Stored data entries
= Beginning of Section =

<file path="config.mk">
export PLATFORM = sky130hd
export DESIGN_NAME = axi_slv_w_sched
export DESIGN_NICKNAME = d
export VERILOG_FILES = /design/src/rtl/axi_xbar_pkg.sv /design/src/rtl/axi_ostd_fifo.sv /design/src/rtl/axi_slv_w_sched.sv
export SDC_FILE = /design/constraint.sdc
export NUM_CORES = 1
export LEC_CHECK = 0
export ABC_CLOCK_PERIOD_IN_PS = 5100
export BUFFER_PORTS_ARGS = -buffer_cell sky130_fd_sc_hd__buf_2
export CORE_ASPECT_RATIO = 0.75
export CORE_UTILIZATION = 49
export CTS_CLUSTER_SIZE = 28
export DETAILED_ROUTE_END_ITERATION = 8
export PLACE_DENSITY_LB_ADDON = 0.08
export SLEW_MARGIN = 30
export SYNTH_ARGS = -nofsm -noshare
export SYNTH_HDL_FRONTEND = slang
export SYNTH_SLANG_ARGS = --single-unit
</file>
<file path="constraint.sdc">
create_clock -name aclk -period 5.1 [get_ports aclk]
set_input_delay 1.02 -clock aclk [delete_from_list [all_inputs] [get_ports aclk]]
set_output_delay 1.02 -clock aclk [all_outputs]
set_load 0.01 [all_outputs]
</file>
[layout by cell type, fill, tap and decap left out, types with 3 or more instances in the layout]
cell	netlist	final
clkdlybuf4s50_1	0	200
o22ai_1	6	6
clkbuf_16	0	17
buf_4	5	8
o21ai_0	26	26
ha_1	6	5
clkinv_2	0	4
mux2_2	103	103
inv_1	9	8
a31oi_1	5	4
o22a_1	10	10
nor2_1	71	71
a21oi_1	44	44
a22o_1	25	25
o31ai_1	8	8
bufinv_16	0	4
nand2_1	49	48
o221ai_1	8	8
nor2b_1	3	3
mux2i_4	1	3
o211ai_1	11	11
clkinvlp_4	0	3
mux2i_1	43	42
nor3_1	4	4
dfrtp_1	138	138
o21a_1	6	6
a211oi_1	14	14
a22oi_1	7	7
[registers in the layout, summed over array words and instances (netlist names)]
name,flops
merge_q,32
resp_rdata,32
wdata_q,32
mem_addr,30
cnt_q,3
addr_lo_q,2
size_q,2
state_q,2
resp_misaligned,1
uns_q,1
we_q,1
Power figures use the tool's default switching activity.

= End of Section =

WORK TASK :: Display each line of the data where "instances" occurs.

YOUR SOLUTION ::
[layout by cell type, fill, tap and decap left out, types with 3 or more instances in the layout]
[registers in the layout, summed over array words and instances (netlist names)]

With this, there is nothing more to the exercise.